Tolerance to alcohol also results in cross-tolerance, decreasing the effectiveness of other sedatives such as benzodiazepines and barbiturates. Therefore, alcoholics undergoing withdrawal may require very large doses of benzodiazepines to produce sedation. In one case, benzodiazepine dosages hundreds of times larger than normal (2,335 mg diazepam administered intravenously plus 21,225 mg oxazepam administered orally) were required to reduce agitation in an abstinent alcoholic (Woo and Greenblatt 1979). People do not become tolerant to all the effects of alcohol at the same rate. Tolerance to the different effects of alcohol develops differentially, varying in extent, persistence, tolerance develops more to the aversive effects than to the rewarding effects. For example, initial exposure to alcohol is associated with sedation and depression; there is evidence that with continued use, these side effects dissipate while the activating or pleasurable effects persist (Kiianmaa and Tabakoff 1982). Sedatives such as alcohol and barbiturates are particularly dangerous in this regard, because tolerance does not develop readily to toxic effects, such as respiratory depression and lowering of body temperature (hypothermia) (Jaffe 1985). Thus, a person may continue to take increasing amounts of a sedative without experiencing aversive effects, finally achieving drug levels that produce toxicity. In addition, tolerance does not develop to some injurious effects such as liver damage. One form of tolerance, metabolic tolerance, can increase tissue damage resulting from chronic alcohol use, as discussed below.

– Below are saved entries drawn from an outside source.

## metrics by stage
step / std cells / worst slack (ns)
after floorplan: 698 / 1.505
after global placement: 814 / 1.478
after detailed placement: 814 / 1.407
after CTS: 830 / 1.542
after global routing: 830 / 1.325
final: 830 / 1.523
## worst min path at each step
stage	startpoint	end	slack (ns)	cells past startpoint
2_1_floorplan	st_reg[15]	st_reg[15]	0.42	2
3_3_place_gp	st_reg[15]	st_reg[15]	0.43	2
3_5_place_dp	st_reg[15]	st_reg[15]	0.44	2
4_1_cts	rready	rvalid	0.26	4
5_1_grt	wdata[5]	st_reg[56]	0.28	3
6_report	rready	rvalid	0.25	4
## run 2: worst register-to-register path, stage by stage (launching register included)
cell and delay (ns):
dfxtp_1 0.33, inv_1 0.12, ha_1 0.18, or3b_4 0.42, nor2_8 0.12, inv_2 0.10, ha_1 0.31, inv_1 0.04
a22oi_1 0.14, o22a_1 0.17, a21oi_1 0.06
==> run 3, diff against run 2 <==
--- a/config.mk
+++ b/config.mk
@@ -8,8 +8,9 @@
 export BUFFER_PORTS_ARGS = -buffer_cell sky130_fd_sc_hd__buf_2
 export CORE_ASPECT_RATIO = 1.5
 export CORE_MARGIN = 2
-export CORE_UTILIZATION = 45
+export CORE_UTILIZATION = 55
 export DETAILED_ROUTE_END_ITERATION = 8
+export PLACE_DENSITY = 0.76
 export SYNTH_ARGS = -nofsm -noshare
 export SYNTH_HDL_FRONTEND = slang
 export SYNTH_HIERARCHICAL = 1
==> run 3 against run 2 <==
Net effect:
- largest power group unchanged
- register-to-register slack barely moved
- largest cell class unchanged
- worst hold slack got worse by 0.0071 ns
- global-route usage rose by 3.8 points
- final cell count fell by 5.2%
`src/design/cpu_pkg.sv`:
```
package cpu_pkg;
	// Timing base: system clock and the safety check rate
	localparam int unsigned CPU_CLK_HZ = 10_000_000;
	localparam int unsigned CPU_CHECK_HZ = 100;
	localparam int unsigned CPU_TICK_CYC = CPU_CLK_HZ / CPU_CHECK_HZ;
	localparam int unsigned CPU_TICK_MS = 1000 / CPU_CHECK_HZ;
	// Times in ms and their counts in check ticks
	localparam int unsigned CPU_HOLD_MS = 1000;
	localparam int unsigned CPU_HOLD_TICKS = CPU_HOLD_MS / CPU_TICK_MS;
	localparam int unsigned CPU_BLINK_MS = 1000;
	localparam int unsigned CPU_BLINK_TICKS = CPU_BLINK_MS / CPU_TICK_MS;
	localparam int unsigned CPU_STUCK_MS = 5000;
	localparam int unsigned CPU_STUCK_TICKS = CPU_STUCK_MS / CPU_TICK_MS;
	// Register offsets and reset values
	localparam logic [7:0] CPU_CTRL_OFS = 8'h00;
	localparam logic [7:0] CPU_STATUS_OFS = 8'h04;
	localparam logic [31:0] CPU_CTRL_RST = 32'h0000_000a;
	// Control field positions
	localparam int CPU_F_PROFILE = 0;
	localparam int CPU_F_PCOUNT = 1;
	localparam int CPU_F_IGNDRV = 4;
	localparam int CPU_F_TWOACT = 5;
	localparam int CPU_F_JOYSEL = 6;
	localparam int CPU_F_LIMIT = 7;
	localparam int CPU_F_TRIP = 8;
	// Setting range and trip code of a joystick fault
	localparam logic [2:0] CPU_MAX_STEP = 3'h5;
	localparam logic [3:0] CPU_JOY_TRIP = 4'h7;
	// Joystick thresholds (deflection magnitude)
	localparam logic [7:0] CPU_FULL_TH = 8'h70;
	localparam logic [7:0] CPU_CENTRE_TH = 8'h08;
	localparam logic [7:0] CPU_SIDE_TH = 8'h40;
	// Lock / unlock gesture states
	typedef enum logic [2:0] {
		CPU_G_IDLE = 3'b000,
		CPU_G_HOLD = 3'b001,
		CPU_G_REL = 3'b010,
		CPU_G_FWD = 3'b011,
		CPU_G_REV = 3'b100,
		CPU_G_CEN = 3'b101
	} cpu_gest_t;
endpackage

```
`src/design/cpu_ui.sv`:
```
// Chosen here: the APB register port and the address map.
`timescale 1ns/100ps
// Summary of operation
// - Holding power one second beeps and arms lock gesture after release.
// - Armed lock: beep on forward, beep on reverse, long beep at centre, locked.
// - Locked at switch-on: ripple speed indicator, inhibit driving until unlocked.
// - Unlock gesture ends with long beep at release, then driving allowed.
// - Five speed steps, step one slowest, step five fastest.
// - Profile operation offers a programmable number of profiles, at most five.
// - Decrease press lowers step or selects lower profile.
// - Increase press raises step or selects higher profile.
// - Option ignores increase and decrease while the chair is driven.
// - Horn sounds while the debounced horn button is held.
// - One actuator: either button toggles adjust mode, both LEDs lit.
// - Two actuators: button selects its channel, lights its LED, routes joystick.
// - Selected button returns to drive; opposite button switches channel.
// - Optionally, sideways joystick switches channel in two-actuator adjust mode.
// - Gauge blinks at switch-on, then steady after one second without fault.
// - Off-centre joystick at switch-on inhibits motion, ripples gauge until release.
// - Five seconds of start-up deflection latches inhibit, rapid flash until reset.
// - Brakes requested whenever the joystick is at centre.
// - Speed demand rises with deflection, scaled by current step or profile.
// - Safety monitoring runs at one hundred checks per second.
// - Speed indicator also shows speed limitation and locked state.
// - Speed mode lights step count from left; profile lights single LED.
// - Active speed limitation flashes the speed indicator.
// - Trip flashes trip-code bars; joystick fault uses code seven.
module cpu_ui import cpu_pkg::*; #(
	parameter int unsigned TICK_CYC = CPU_TICK_CYC,
	parameter int unsigned SHORT_BEEP_TICKS = 10,
	parameter int unsigned LONG_BEEP_TICKS = 50
) (
	input wire logic clk_sys_i,
	input wire logic reset_n_i,
	input wire logic psel_i,
	input wire logic penable_i,
	input wire logic pwrite_i,
	input wire logic [7:0] paddr_i,
	input wire logic [31:0] pwdata_i,
	output logic [31:0] prdata_o,
	output logic pready_o,
	output logic pslverr_o,
	input wire logic pwr_btn_i,
	input wire logic horn_btn_i,
	input wire logic dec_btn_i,
	input wire logic inc_btn_i,
	input wire logic act_l_btn_i,
	input wire logic act_r_btn_i,
	input wire logic signed [7:0] joy_x_i,
	input wire logic signed [7:0] joy_y_i,
	input wire logic [3:0] battery_bars_i,
	input wire logic lock_restore_i,
	output logic beep_o,
	output logic horn_o,
	output logic [9:0] gauge_led_o,
	output logic [4:0] speed_led_o,
	output logic [1:0] act_led_o,
	output logic act_adjust_o,
	output logic act_sel_o,
	output logic signed [7:0] act_drive_o,
	output logic motion_inhibit_o,
	output logic brake_req_o,
	output logic [9:0] speed_demand_o,
	output logic locked_o
);

	////////////////////////////////////////////////////////////////////////
	// Decoders for the indicators; thermo shared by both, onehot for speed only
	function automatic logic [9:0] thermo(input logic [3:0] n);
		logic [9:0] r;
		r = 10'h000;
		for (int k = 0; k < 10; k++) begin
			r[k] = (4'(k) < n);
		end
		return r;
	endfunction

	function automatic logic [9:0] onehot(input logic [3:0] n);
		logic [9:0] r;
		r = 10'h000;
		for (int k = 0; k < 10; k++) begin
			r[k] = (4'(k + 1) == n);
		end
		return r;
	endfunction

	////////////////////////////////////////////////////////////////////////
	// Check tick divider, one pulse per 10 ms
	logic [16:0] tick_cnt;
	logic [7:0] phase;
	wire tick = (tick_cnt == 17'(TICK_CYC - 1));

	always_ff @(posedge clk_sys_i) begin
		if (!reset_n_i) begin
			tick_cnt <= 17'h0_0000;
			phase <= 8'h00;
		end else if (tick) begin
			tick_cnt <= 17'h0_0000;
			phase <= phase + 8'h01;
		end else begin
			tick_cnt <= tick_cnt + 17'h0_0001;
		end
	end

	// Flash and ripple phases derived from the tick counter
	wire flash_fast = phase[3];
	wire flash_slow = phase[5];
	wire [2:0] rip3 = phase[7] ? ~phase[6:4] : phase[6:4];
	wire [3:0] rip_pos = {1'b0, rip3} + 4'h1;

	////////////////////////////////////////////////////////////////////////
	// Button debounce: two equal samples one tick apart
	wire [5:0] btn_raw = {act_r_btn_i, act_l_btn_i, inc_btn_i, dec_btn_i,
		horn_btn_i, pwr_btn_i};
	logic [5:0] btn_samp;
	logic [5:0] btn_db;
	logic [5:0] btn_q;

	genvar gi;
	generate
		for (gi = 0; gi < 6; gi++) begin : g_deb
			always_ff @(posedge clk_sys_i) begin
				if (!reset_n_i) begin
					btn_samp[gi] <= 1'b0;
					btn_db[gi] <= 1'b0;
				end else if (tick) begin
					btn_samp[gi] <= btn_raw[gi];
					if (btn_samp[gi] == btn_raw[gi]) begin
						btn_db[gi] <= btn_raw[gi];
					end
				end
			end
		end
	endgenerate

	always_ff @(posedge clk_sys_i) begin
		if (!reset_n_i) begin
			btn_q <= 6'h00;
		end else begin
			btn_q <= btn_db;
		end
	end

	// Single press pulses
	wire [5:0] press = btn_db & ~btn_q;
	wire pwr_held = btn_db[0];
	wire dec_press = press[2];
	wire inc_press = press[3];
	wire actl_press = press[4];
	wire actr_press = press[5];

	////////////////////////////////////////////////////////////////////////
	// Joystick classification
	wire [7:0] ax = joy_x_i[7] ? 8'(-joy_x_i) : 8'(joy_x_i);
	wire [7:0] ay = joy_y_i[7] ? 8'(-joy_y_i) : 8'(joy_y_i);
	wire [7:0] mag = (ax > ay) ? ax : ay;
	wire joy_centre = (ax < CPU_CENTRE_TH) && (ay < CPU_CENTRE_TH);
	wire joy_fwd = !joy_y_i[7] && (ay >= CPU_FULL_TH);
	wire joy_rev = joy_y_i[7] && (ay >= CPU_FULL_TH);
	wire joy_side = (ax >= CPU_SIDE_TH);

	////////////////////////////////////////////////////////////////////////
	// APB register file
	logic [31:0] ctrl;
	wire sel_ctrl = (paddr_i == CPU_CTRL_OFS);
	wire sel_stat = (paddr_i == CPU_STATUS_OFS);
	wire mapped = sel_ctrl || sel_stat;
	wire wr_ctrl = psel_i && penable_i && pwrite_i && sel_ctrl;
	wire cfg_profile = ctrl[CPU_F_PROFILE];
	wire [2:0] cfg_pcount = ctrl[CPU_F_PCOUNT +: 3];
	wire cfg_igndrv = ctrl[CPU_F_IGNDRV];
	wire cfg_twoact = ctrl[CPU_F_TWOACT];
	wire cfg_joysel = ctrl[CPU_F_JOYSEL];
	wire cfg_limit = ctrl[CPU_F_LIMIT];
	wire [3:0] cfg_trip = ctrl[CPU_F_TRIP +: 4];
	logic [31:0] status;

	assign pready_o = 1'b1;
	assign pslverr_o = psel_i && penable_i && !mapped;

	// Control write in the access phase, read data capture in the setup phase
	always_ff @(posedge clk_sys_i) begin
		if (!reset_n_i) begin
			ctrl <= CPU_CTRL_RST;
			prdata_o <= 32'h0000_0000;
		end else begin
			if (wr_ctrl) begin
				ctrl <= {20'h0_0000, pwdata_i[11:0]};
			end
			if (psel_i && !penable_i) begin
				prdata_o <= sel_ctrl ? ctrl : (sel_stat ? status : 32'h0000_0000);
			end
		end
	end

	////////////////////////////////////////////////////////////////////////
	// Start-up window and joystick interlock
	logic [6:0] su_ticks;
	logic [8:0] stuck_ticks;
	logic su_active;
	logic trip_latch;
	logic started;
	wire su_win = (su_ticks < 7'(CPU_BLINK_TICKS));

	always_ff @(posedge clk_sys_i) begin
		if (!reset_n_i) begin
			su_ticks <= 7'h00;
		end else if (tick && su_win) begin
			su_ticks <= su_ticks + 7'h01;
		end
	end

	// Deflection in the window inhibits; five seconds of it latches
	always_ff @(posedge clk_sys_i) begin
		if (!reset_n_i) begin
			su_active <= 1'b0;
			stuck_ticks <= 9'h000;
			trip_latch <= 1'b0;
		end else begin
			if (su_win && !joy_centre) begin
				su_active <= 1'b1;
			end else if (joy_centre) begin
				su_active <= 1'b0;
			end
			// Each new deflection in the window starts its own five second count
			if (!su_active) begin
				stuck_ticks <= 9'h000;
			end else if (tick) begin
				stuck_ticks <= stuck_ticks + 9'h001;
			end
			if (su_active && stuck_ticks >= 9'(CPU_STUCK_TICKS - 1) && tick) begin
				trip_latch <= 1'b1;
			end
		end
	end

	////////////////////////////////////////////////////////////////////////
	// Lock / unlock gesture machine
	cpu_gest_t gest;
	cpu_gest_t next_gest;
	logic [6:0] hold_ticks;
	logic locked;
	logic next_short;
	logic next_long;

	always_comb begin
		next_gest = gest;
		next_short = 1'b0;
		next_long = 1'b0;
		case (gest)
			CPU_G_IDLE: begin
				if (locked) begin
					next_gest = CPU_G_FWD;
				end else if (pwr_held) begin
					next_gest = CPU_G_HOLD;
				end
			end
			CPU_G_HOLD: begin
				if (!pwr_held) begin
					next_gest = CPU_G_IDLE;
				end else if (hold_ticks >= 7'(CPU_HOLD_TICKS)) begin
					next_gest = CPU_G_REL;
					next_short = 1'b1;
				end
			end
			CPU_G_REL: begin
				if (!pwr_held) begin
					next_gest = CPU_G_FWD;
				end
			end
			CPU_G_FWD: begin
				if (joy_fwd) begin
					next_gest = CPU_G_REV;
					next_short = 1'b1;
				end
			end
			CPU_G_REV: begin
				if (joy_rev) begin
					next_gest = CPU_G_CEN;
					next_short = 1'b1;
				end
			end
			CPU_G_CEN: begin
				if (joy_centre) begin
					next_gest = CPU_G_IDLE;
					next_long = 1'b1;
				end
			end
			default: begin
				next_gest = CPU_G_IDLE;
			end
		endcase
	end

	// Gesture state, hold timer and lock flag
	always_ff @(posedge clk_sys_i) begin
		if (!reset_n_i) begin
			gest <= CPU_G_IDLE;
			hold_ticks <= 7'h00;
			locked <= 1'b0;
			started <= 1'b0;
		end else begin
			started <= 1'b1;
			gest <= next_gest;
			if (gest != CPU_G_HOLD) begin
				hold_ticks <= 7'h00;
			end else if (tick) begin
				hold_ticks <= hold_ticks + 7'h01;
			end
			if (!started) begin
				locked <= lock_restore_i;
			end else if (next_long) begin
				locked <= !locked;
			end
		end
	end

	////////////////////////////////////////////////////////////////////////
	// Beeper: short and long beeps counted in ticks
	logic [7:0] beep_cnt;

	always_ff @(posedge clk_sys_i) begin
		if (!reset_n_i) begin
			beep_cnt <= 8'h00;
		end else if (next_long) begin
			beep_cnt <= 8'(LONG_BEEP_TICKS);
		end else if (next_short) begin
			beep_cnt <= 8'(SHORT_BEEP_TICKS);
		end else if (tick && beep_cnt != 8'h00) begin
			beep_cnt <= beep_cnt - 8'h01;
		end
	end

	////////////////////////////////////////////////////////////////////////
	// Actuator mode and channel selection
	logic adj;
	logic sel_r;
	logic side_q;
	wire side_edge = joy_side && !side_q;

	always_ff @(posedge clk_sys_i) begin
		if (!reset_n_i) begin
			adj <= 1'b0;
			sel_r <= 1'b0;
			side_q <= 1'b0;
		end else begin
			side_q <= joy_side;
			if (!cfg_twoact) begin
				if (actl_press || actr_press) begin
					adj <= !adj;
				end
			end else if (!adj) begin
				if (actl_press || actr_press) begin
					adj <= 1'b1;
					sel_r <= actr_press;
				end
			end else if ((actl_press && !sel_r) || (actr_press && sel_r)) begin
				adj <= 1'b0;
			end else if (actl_press || actr_press) begin
				sel_r <= actr_press;
			end else if (cfg_joysel && side_edge) begin
				sel_r <= !sel_r;
			end
		end
	end

	////////////////////////////////////////////////////////////////////////
	// Speed step or profile selection
	logic [2:0] setting;
	wire inhibit = locked || su_active || trip_latch || (gest != CPU_G_IDLE);
	wire driving = !joy_centre && !inhibit && !adj;
	wire btn_ok = !(cfg_igndrv && driving);
	wire [2:0] top = cfg_profile ?
		((cfg_pcount > CPU_MAX_STEP || cfg_pcount == 3'h0) ?
		CPU_MAX_STEP : cfg_pcount) : CPU_MAX_STEP;

	always_ff @(posedge clk_sys_i) begin
		if (!reset_n_i) begin
			setting <= 3'h1;
		end else if (setting > top) begin
			setting <= top;
		end else if (btn_ok && inc_press && setting < top) begin
			setting <= setting + 3'h1;
		end else if (btn_ok && dec_press && setting > 3'h1) begin
			setting <= setting - 3'h1;
		end
	end

	////////////////////////////////////////////////////////////////////////
	// Indicator patterns
	wire [3:0] set4 = {1'b0, setting};
	wire [9:0] set_oh = onehot(set4);
	wire [9:0] set_th = thermo(set4);
	wire [4:0] set_pat = cfg_profile ? set_oh[4:0] : set_th[4:0];
	wire [9:0] bat_pat = thermo(battery_bars_i);
	wire [3:0] trip_code = trip_latch ? CPU_JOY_TRIP : cfg_trip;
	// Speed ripple folds back at the fifth LED so one LED is always lit
	wire [3:0] rip_spd = (rip_pos > 4'h5) ? (4'ha - rip_pos) : rip_pos;
	wire [9:0] rip_oh = onehot(rip_spd);
	// Gauge ripple spans three to ten bars, never wrapping to none
	wire [9:0] rip_g = thermo(rip_pos + 4'h2);

	// Speed indicator: ripple, flash, or setting
	assign speed_led_o = locked ? rip_oh[4:0] :
		(cfg_limit ? (flash_slow ? set_pat : 5'h00) :
		set_pat);

	// Battery gauge: trip, interlock ripple, start-up blink, level
	assign gauge_led_o = (trip_code != 4'h0) ?
		(flash_fast ? thermo(trip_code) : 10'h000) :
		(su_active ? rip_g :
		(su_win ? (flash_fast ? bat_pat : 10'h000) : bat_pat));

	////////////////////////////////////////////////////////////////////////
	// Motion outputs
	wire stop = inhibit || (trip_code != 4'h0);
	// Full magnitude kept so a full reverse stroke is not read as zero
	wire [9:0] demand = {2'b00, mag} * {7'h00, setting};

	assign motion_inhibit_o = stop;
	assign brake_req_o = joy_centre || stop;
	assign speed_demand_o = (stop || adj || joy_centre) ? 10'h000 : demand;
	assign act_adjust_o = adj;
	assign act_sel_o = sel_r;
	assign act_drive_o = (adj && !stop) ? joy_y_i : 8'sh00;
	assign act_led_o = !adj ? 2'h0 : (!cfg_twoact ? 2'h3 :
		(sel_r ? 2'h2 : 2'h1));
	assign beep_o = (beep_cnt != 8'h00);
	assign horn_o = btn_db[1];
	assign locked_o = locked;
	assign status = {21'h00_0000, gest, sel_r, adj, setting, su_active,
		trip_latch, locked};
endmodule

```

Mechanisms of Alcohol Tolerance

Metabolic Tolerance. Alcohol is metabolized almost entirely in the liver, where the enzyme alcohol dehydrogenase (ADH) oxidizes alcohol to form acetaldehyde. Alcohol also can be oxidized by the liver enzyme catalase and by an enzyme complex known as the microsomal ethanol-oxidizing system (MEOS). Chronic alcohol consumption increases the amount of these liver enzymes, a process known as enzyme induction (Kalant et al. 1971; Lieber et al. 1975a, b; Videla and Israel 1970). As a result, there is a small increase in the ability of the liver to metabolize alcohol in alcohol-tolerant subjects, so that a larger dose of alcohol is needed to achieve the same blood and brain alcohol levels. However, the increase in alcohol oxidation in alcohol-tolerant subjects is limited and can account only partially for alcohol tolerance.

Enzyme induction in alcohol-tolerant subjects also is important because these enzymes normally metabolize hormones in the body, and also metabolize drugs other than alcohol. Thus, induction of these enzymes nparticularly cytochrome P450, a component of MEOS) leads to hormonal imbalances and also can alter the effects of drugs taken concomitantly. For example, enzyme induction increases the rate of testosterone metabolism in males, thus causing low testosterone levels in alcoholics. The cytochrome P450 enzyme system also is responsible for metabolism of medications such as barbiturates. Enzyme induction by alcohol can increase clearance of these substances from the body, resulting in metabolic cross-tolerance to barbiturates and other drugs.